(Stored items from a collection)
- - - - - - -
$ cat design/flow/run.sh
#!/bin/bash
# OpenROAD 26Q1-2900-gdf79404cd8, Yosys 0.63+post, stock flow scripts
make -C /OpenROAD-flow-scripts/flow DESIGN_CONFIG=/design/flow/config.mk WORK_HOME=/design/flow/orfs finish
$ cat design/flow/constraint.sdc
current_design counter

set clk_period 7.5
set clk_io_pct 0.2

create_clock -name clk0 -period $clk_period [get_ports {clk2}]

set non_clock_inputs [all_inputs -no_clocks]
set_input_delay [expr $clk_period * $clk_io_pct] -clock clk0 $non_clock_inputs
set_output_delay [expr $clk_period * $clk_io_pct] -clock clk0 [all_outputs]
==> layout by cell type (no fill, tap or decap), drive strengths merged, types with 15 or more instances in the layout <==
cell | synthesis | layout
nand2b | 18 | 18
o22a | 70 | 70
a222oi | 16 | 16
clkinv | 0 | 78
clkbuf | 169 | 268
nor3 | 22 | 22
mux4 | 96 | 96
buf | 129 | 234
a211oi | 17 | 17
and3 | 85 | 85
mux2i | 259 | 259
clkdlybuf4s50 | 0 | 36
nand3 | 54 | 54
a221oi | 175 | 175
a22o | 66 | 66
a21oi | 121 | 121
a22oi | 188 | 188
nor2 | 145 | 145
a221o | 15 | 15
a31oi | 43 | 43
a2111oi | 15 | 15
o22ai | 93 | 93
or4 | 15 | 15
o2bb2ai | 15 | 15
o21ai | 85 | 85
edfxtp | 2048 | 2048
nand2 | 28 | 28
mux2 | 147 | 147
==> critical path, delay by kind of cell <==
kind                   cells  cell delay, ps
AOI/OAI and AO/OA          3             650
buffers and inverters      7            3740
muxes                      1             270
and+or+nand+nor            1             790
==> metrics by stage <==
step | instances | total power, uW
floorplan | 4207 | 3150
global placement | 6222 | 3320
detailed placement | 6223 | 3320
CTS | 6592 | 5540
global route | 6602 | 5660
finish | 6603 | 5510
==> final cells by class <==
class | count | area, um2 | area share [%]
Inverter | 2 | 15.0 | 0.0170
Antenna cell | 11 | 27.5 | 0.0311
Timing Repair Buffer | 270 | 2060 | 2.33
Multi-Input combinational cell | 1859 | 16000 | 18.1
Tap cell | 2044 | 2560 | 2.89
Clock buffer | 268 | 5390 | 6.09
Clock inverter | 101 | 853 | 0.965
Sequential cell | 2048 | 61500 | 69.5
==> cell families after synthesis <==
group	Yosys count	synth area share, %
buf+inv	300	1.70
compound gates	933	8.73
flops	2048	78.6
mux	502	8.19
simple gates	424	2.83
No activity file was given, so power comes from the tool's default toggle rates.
--- /design/flow/run.sh ---
#!/bin/bash
# OpenROAD 26Q1-2900-gdf79404cd8, Yosys 0.63+post, stock flow scripts
make -C /OpenROAD-flow-scripts/flow DESIGN_CONFIG=/design/flow/config.mk WORK_HOME=/design/flow/orfs finish
--- /design/flow/constraint.sdc ---
current_design Decoder

set clk_period 2.6
set clk_io_pct 0.2

create_clock -name clk0 -period $clk_period

set non_clock_inputs [all_inputs -no_clocks]
set_input_delay [expr $clk_period * $clk_io_pct] -clock clk0 $non_clock_inputs
set_output_delay [expr $clk_period * $clk_io_pct] -clock clk0 [all_outputs]
--- /design/flow/design.v ---
module Decoder(
	input     [31:0] instr,       
	input            zero,        
	output reg       memtoreg,    
	output reg       memwrite,    
	output reg       dobranch,    
	output reg       alusrcbimm,  
	output reg [4:0] destreg,     
	output reg       regwrite,    
	output reg       dojump,      
	output reg [2:0] alucontrol   
);
	wire [5:0] op = instr[31:26];
	wire [5:0] funct = instr[5:0];
	always @*
	begin
		case (op)
			6'b000000:  
				begin
					regwrite = 1;
					destreg = instr[15:11];
					alusrcbimm = 0;
					dobranch = 0;
					memwrite = 0;
					memtoreg = 0;
					dojump = 0;
					case (funct)
						6'b100001: alucontrol = 3'b101; 
						6'b100011: alucontrol = 3'b001; 
						6'b100100: alucontrol = 3'b111; 
						6'b100101: alucontrol = 3'b110; 
						6'b101011: alucontrol = 3'b000; 
						6'b011001: alucontrol = 3'b100; 
						6'b010000: alucontrol = 3'b101; 
						6'b010010: alucontrol = 3'b101; 
						6'b011011: alucontrol = 3'b100; 
						6'b001000: begin dojump = 1; alucontrol = 3'b101; end 
						default:   alucontrol = 3'b010; 
					endcase
				end
            6'b000001:  
                begin
                    regwrite = 0;                    
                    destreg = 5'bx;                  
                    alusrcbimm = 0;                  
                    dobranch = zero;                 
                    memwrite = 0;                    
                    memtoreg = 1'bx;                 
                    dojump =  0;                     
                    alucontrol = 3'b010;             
                end
            6'b000011:   
                begin
                    regwrite = 1;                    
                    destreg = 5'b11111;              
                    alusrcbimm = 0;                  
                    dobranch = 0;                    
                    memwrite = 0;                    
                    memtoreg = 0;                    
                    dojump = 1;                      
                    alucontrol = 3'b101;             
                end
			6'b100011,  
			6'b101011:  
				begin
					regwrite = ~op[3];
					destreg = instr[20:16];
					alusrcbimm = 1;
					dobranch = 0;
					memwrite = op[3];
					memtoreg = 1;
					dojump = 0;
					alucontrol = 3'b101; 
				end
			6'b000100:  
				begin
					regwrite = 0;
					destreg = 5'bx;
					alusrcbimm = 0;
					dobranch = zero;  
					memwrite = 0;
					memtoreg = 0;
					dojump = 0;
					alucontrol = 3'b001; 
				end
			6'b001001:  
				begin
					regwrite = 1;
					destreg = instr[20:16];
					alusrcbimm = 1;
					dobranch = 0;
					memwrite = 0;
					memtoreg = 0;
					dojump = 0;
					alucontrol = 3'b101; 
				end
			6'b000010:  
				begin
					regwrite = 0;
					destreg = 5'bx;
					alusrcbimm = 0;
					dobranch = 0;
					memwrite = 0;
					memtoreg = 0;
					dojump = 1;
					alucontrol = 3'b010; 
				end
			6'b001111:  
				begin
					regwrite = 1;											 
					destreg = instr[20:16];									 
					alusrcbimm = 1; 										 
					dobranch = 0;  											 
					memwrite = 0;   										 
					memtoreg = 0;  											 
					dojump = 0;     										 
					alucontrol = 3'b011;									 
				end
			6'b001101:  
				begin
					regwrite = 1;											 
					destreg = instr[20:16];									 
					alusrcbimm = 1; 										 
					dobranch = 0;  											 
					memwrite = 0;   										 
					memtoreg = 0;  											 
					dojump = 0;     										 
					alucontrol = 3'b110;									 
				end
			default:  
				begin
					regwrite = 1'bx;
					destreg = 5'bx;
					alusrcbimm = 1'bx;
					dobranch = 1'bx;
					memwrite = 1'bx;
					memtoreg = 1'bx;
					dojump = 1'bx;
					alucontrol = 3'b010; 
				end
		endcase
	end
endmodule
==> /design/flow/run.sh <==
#!/bin/bash
# OpenROAD 26Q1-2900-gdf79404cd8, Yosys 0.63+post, stock flow scripts
make -C /OpenROAD-flow-scripts/flow DESIGN_CONFIG=/design/flow/config.mk WORK_HOME=/design/flow/orfs finish
==> /design/flow/config.mk <==
export PLATFORM = sky130hd
export DESIGN_NAME = clock_div
export DESIGN_NICKNAME = clock_div
export VERILOG_FILES = /design/flow/design.v
export SDC_FILE = /design/flow/constraint.sdc
export NUM_CORES = 4
export LEC_CHECK = 1
export CORE_AREA = 10 10 91 91
export DIE_AREA = 0 0 101 101
==> /design/flow/constraint.sdc <==
current_design clock_div

set clk_period 3.1
set clk_io_pct 0.2

create_clock -name clk0 -period $clk_period [get_ports {masCLK}]

set non_clock_inputs [all_inputs -no_clocks]
set_input_delay [expr $clk_period * $clk_io_pct] -clock clk0 $non_clock_inputs
set_output_delay [expr $clk_period * $clk_io_pct] -clock clk0 [all_outputs]
--- flow/design.v ---
module vertical_counter(
    input clk_25MHz,
    input enable_V_Counter,
    output reg [15:0] V_Count_Value=0
    );
    always@(posedge clk_25MHz) begin
    if(enable_V_Counter == 1'b1) begin
        if(V_Count_Value <524)
          V_Count_Value <= V_Count_Value +1;
        else V_Count_Value<=0;
    end
    end
endmodule
## flow/config.mk

```make
export PLATFORM = sky130hd
export DESIGN_NAME = horizontal_counter
export DESIGN_NICKNAME = horizontal_counter
export VERILOG_FILES = /design/flow/design.v
export SDC_FILE = /design/flow/constraint.sdc
export NUM_CORES = 4
export LEC_CHECK = 1
export CORE_AREA = 10 10 70 70
export DIE_AREA = 0 0 80 80
```

## flow/constraint.sdc

```tcl
current_design horizontal_counter

set clk_period 3.3
set clk_io_pct 0.2

create_clock -name clk0 -period $clk_period [get_ports {clk_25MHz}]

set non_clock_inputs [all_inputs -no_clocks]
set_input_delay [expr $clk_period * $clk_io_pct] -clock clk0 $non_clock_inputs
set_output_delay [expr $clk_period * $clk_io_pct] -clock clk0 [all_outputs]
```

## flow/design.v

```verilog
module horizontal_counter(
    input clk_25MHz,
    output reg enable_V_Counter=0,
    output reg [15:0] H_Count_Value=0
    );
   always@(posedge clk_25MHz) begin
       if(H_Count_Value < 799) begin
          H_Count_Value<=H_Count_Value+1;
          enable_V_Counter<=0;
       end
       else begin
           H_Count_Value<=0;
           enable_V_Counter<=1;
       end
   end
endmodule
```
==> ./design.v <==
`timescale 1ns / 1ps
module MDS(
   input [7:0] D_IN,
   output [7:0] D_OUT
);
	wire [3:0] ax2, ax5, bx2;
	MUL2 Ax2 (
    .D_IN(D_IN[7:4]), 
    .D_OUT(ax2)
   );
	MUL2 Bx2 (
    .D_IN(D_IN[3:0]), 
    .D_OUT(bx2)
   );
	MUL5 Ax5 (
    .D_IN(D_IN[7:3]), 
    .D_OUT(ax5)
   );
	assign D_OUT = {{ax5 ^ bx2}, {ax2 ^ D_IN[3:0]}};
endmodule
`timescale 1ns / 1ps
module MUL2(
    input [3:0] D_IN,
    output [3:0] D_OUT
    );
	assign D_OUT = {D_IN[2:1], D_IN[0] ^  D_IN[3], D_IN[3]};
endmodule
`timescale 1ns / 1ps
module MUL5(
   input [3:0] D_IN,
   output [3:0] D_OUT
);
	wire [3:0] d_inx2, d_inx4;
	MUL2 X2 (
    .D_IN(D_IN), 
    .D_OUT(d_inx2)
   );
	MUL2 X4 (
    .D_IN(d_inx2), 
    .D_OUT(d_inx4)
   );
	assign D_OUT = d_inx4 ^ D_IN;
endmodule
`timescale 1ns / 1ps
module S5(
    input  [4:0] D_IN,
    output reg [3:0] D_OUT
);
	always @(D_IN) begin
		case(D_IN)
			 0 : D_OUT = 9;
			 1 : D_OUT = 0;
			 2 : D_OUT = 4;
			 3 : D_OUT = 11;
			 4 : D_OUT = 13;
			 5 : D_OUT = 12;
			 6 : D_OUT = 3;
			 7 : D_OUT = 15;
			 8 : D_OUT = 1;
			 9 : D_OUT = 10;
			10 : D_OUT = 2;
			11 : D_OUT = 6;
			12 : D_OUT = 7;
			13 : D_OUT = 5;
			14 : D_OUT = 8;
			15 : D_OUT = 14;
			16 : D_OUT = 3;
			17 : D_OUT = 12;
			18 : D_OUT = 6;
			19 : D_OUT = 13;
			20 : D_OUT = 5;
			21 : D_OUT = 7;
			22 : D_OUT = 1;
			23 : D_OUT = 9;
			24 : D_OUT = 15;
			25 : D_OUT = 2;
			26 : D_OUT = 0;
			27 : D_OUT = 4;
			28 : D_OUT = 11;
			29 : D_OUT = 10;
			30 : D_OUT = 14;
			31 : D_OUT = 8;
		endcase
	end
endmodule
`timescale 1ns / 1ps
module SM(
   input [9:0] D_IN,
   output [7:0] D_OUT
);
	wire [7:0] s_out;
	S5 S5A (
    .D_IN(D_IN[9:5]), 
    .D_OUT(s_out[7:4])
   );
	S5 S5B (
    .D_IN(D_IN[4:0]), 
    .D_OUT(s_out[3:0])
   );
	MDS MDS (
    .D_IN(s_out), 
    .D_OUT(D_OUT)
    );
endmodule
==> ./run.sh <==
#!/bin/bash
# OpenROAD 26Q1-2900-gdf79404cd8, Yosys 0.63+post, stock flow scripts
make -C /OpenROAD-flow-scripts/flow DESIGN_CONFIG=/design/flow/config.mk WORK_HOME=/design/flow/orfs finish
==> ./config.mk <==
export PLATFORM = sky130hd
export DESIGN_NAME = SM
export DESIGN_NICKNAME = SM
export VERILOG_FILES = /design/flow/design.v
export SDC_FILE = /design/flow/constraint.sdc
export NUM_CORES = 4
export LEC_CHECK = 1
export CORE_AREA = 10 10 70 70
export DIE_AREA = 0 0 80 80
==> ./constraint.sdc <==
current_design SM

set clk_period 3.0
set clk_io_pct 0.2

create_clock -name clk0 -period $clk_period

set non_clock_inputs [all_inputs -no_clocks]
set_input_delay [expr $clk_period * $clk_io_pct] -clock clk0 $non_clock_inputs
set_output_delay [expr $clk_period * $clk_io_pct] -clock clk0 [all_outputs]
==> metrics.csv <==
stage,metric,value,unit
run_status,outcome,"finished, final reports clean",
critical_path,worst-path-buf-inv,3,
critical_path,cp_top_family,XOR/XNOR gates,
pwr,leakage,0.722,nW
timing,finalHoldViolations,0,
floorplan,die_h,80,µm
logic_synthesis,synth_stat.cells,97,
pwr,intPower,0.182,mW
pwr,peakVddDrop,0.0000587,V
logic_synthesis,post-synth-top-area-fraction,23.5,%
finish,syn_to_final_growth,100,%
hold_path,worst_hold_path.num_cells,6,
drt,n_antenna_cell,0,
placed_design,gp_congestion,0.870,
timing,worstMarginPinSlew,0.320,ns
pwr,power_density,187,nW/µm²
floorplan,rows,21,
finish,lay_top_count,buf_4,
hold_path,hold_end,D_OUT[2],
timing,worst_slack,0.0442,ns
timing,period_minus_slack,2.96,ns
flow_run,warning_count,46,
global_route,grt_start_max_net_pins,8,
drt,drtIter0Drc,41,
global_route,grtUsageTotal,6.97,%
critical_path,critPathRequiredTime,2.40,ns
logic_synthesis,yosys_warnings,2,
placed_design,post-place-ws,-0.869,ns
timing,timing.fmax,338,MHz
pwr,pwr-share-seq,0,%
drt,num_vias,915,
hold_path,holdCritStartpoint,D_IN[7],
floorplan,num_io_pins,18,
pwr,pwr-share-clk,0,%
drt,drcViolationCount,0,
timing,rsz0062_at_grt,yes,
logic_synthesis,ys_area,798,µm²
floorplan,die_x,80,µm
floorplan,core,3420,µm²
critical_path,crit_path_max_incr_delay,0.46,ns
finish,seqCellArea,0,µm²
pwr,p_switching,0.117,mW
finish,flop-count,0,
logic_synthesis,syn_area,798,µm²
global_route,antenna_found_initial,0,
flow_run,drv_cap,0,
critical_path,crit_cells,8,
hold_path,holdCritPathClass,primary input to output port,
floorplan,dieArea,6400,µm²
timing,slew_viol_final,0,
timing,tns,0,ns
floorplan,initial_core_util,23.4,%
critical_path,crit_path_max_fanout,5,
finish,fill_cells,304,
critical_path,endpoint_kind,output port,
timing,finalClockPeriodUsage,98.5,%
finish,drive_gt1_share,59.9,%
finish,final_cell_mix,"buf_4 (42), nand2_1 (10), buf_6 (10)",
logic_synthesis,ys_seq_share,0,%
drt,final_antenna_net_count,0,
logic_synthesis,syn_avg_cell_area,8.23,µm²
critical_path,cp.arrival,2.36,ns
logic_synthesis,top_area_cell,ha_1,
placed_design,place_hpwl,1750,µm
global_route,grt-ovfl-total,0,
logic_synthesis,yosys.cell_types.count,32,
finish,clock_buffers,0,
logic_synthesis,netlist_instances,97,
placed_design,port_buffers,18,
pwr,pwr-share-comb,100.0,%
critical_path,path_cells,buf_8 -> buf_6 -> ha_4 -> mux4_2 -> a21oi_2 -> xnor3_1 -> xnor2_1 -> buf_2,
logic_synthesis,synthTopCellsByArea,"ha_1 (24%), mux4_2 (11%), xnor2_1 (6.6%), mux2i_1 (6.3%), inv_1 (5.2%)",
critical_path,crit_path_top_delay_cell,mux4_2,
pwr,swShare,39.1,%
critical_path,setup.worst_path.start_class,primary input,
global_route,first_global_vias,935,
drt,dr.pass1.iters,4,
timing,setup-violations-final,0,
timing,max_slew_margin,78.6,%
drt,wl_per_cell,11.2,µm
cts,cts_hold_buf,0,
global_route,grt_first_pass_wirelength,3910,µm
drt,viasPerCell,4.40,
critical_path,critPathKind,primary input to output port,
drt,drt-total-wl,2340,µm
kinds of logic after synthesis:
| family | share of synthesized area, % |
|---|---|
| buffers and inverters | 9.25 |
| adder cells (fa/ha/maj) | 23.5 |
| AND/OR/NAND/NOR | 14.9 |
| multiplexers | 20.8 |
| AND-OR/OR-AND | 17.7 |
| XOR/XNOR | 13.8 |
synth_stat cells:
cell type and n:
nand2_1 10, a21oi_1 6, nand2b_2 1, o21ai_0 3, and3_4 1, a31oi_1 2
nor3_1 2, clkinv_4 1, clkbuf_1 2, o211ai_1 2, nor2_1 7, a21oi_2 1
o2111a_1 1, mux2i_1 5, nand2b_1 1, o2111ai_1 1, nor2b_1 1, mux4_2 4
xor2_1 4, xnor3_1 1, mux4_1 1, inv_1 11, a2111oi_0 1, ha_1 15
o21ai_2 1, xnor2_1 6, buf_2 1, buf_6 1, o22ai_1 1, a211oi_1 1
nor4_2 1, a311oi_1 1
routing by layer:
metal,GRT usage [%],vias up,wire (µm)
li1,-,474,-
met1,8.91,425,1110
met2,12.4,16,1080
met3,1.36,0,153
met4,0,0,0
met5,0,-,0
timing repair:
item	4_1_cts	5_1_grt
cloned	0	0
endpoints found under the hold margin	0	0
pin swaps	16	7
setup endpoints to repair	8	4
gates resized	76	18
buffers inserted	10	3
area by class of cell:
cell class / count / area, µm² / area share [%]
inverters: 12 / 60.1 / 3.76
multi-input cells: 81 / 911 / 57.0
well taps: 46 / 57.6 / 3.60
repair buffers: 69 / 569 / 35.6
metrics by stage:
stage               area (µm²)  hold slack, ns  cells  util [%]  total power, mW
finish                    1600            1.97    208      46.8            0.298
global route              1600            2.02    208      46.8            0.327
CTS                       1500            2.01    205      43.8            0.280
detailed placement        1300            2.56    195      38.0            0.269
global placement          1300            2.55    195      38.0            0.265
floorplan                  798            1.38     97         -            0.113
worst min-delay path, delay by kind of cell:
family / cells / cell delay [ns]
buf+inv: 3 / 0.35
mux: 1 / 0.24
xor+xnor: 1 / 0.12
compound gates: 1 / 0.06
- - - - - - -
» **Task description**: Return each line of the data that contains the string "layout".

» **Your solution**:
==> layout by cell type (no fill, tap or decap), drive strengths merged, types with 15 or more instances in the layout <==
cell | synthesis | layout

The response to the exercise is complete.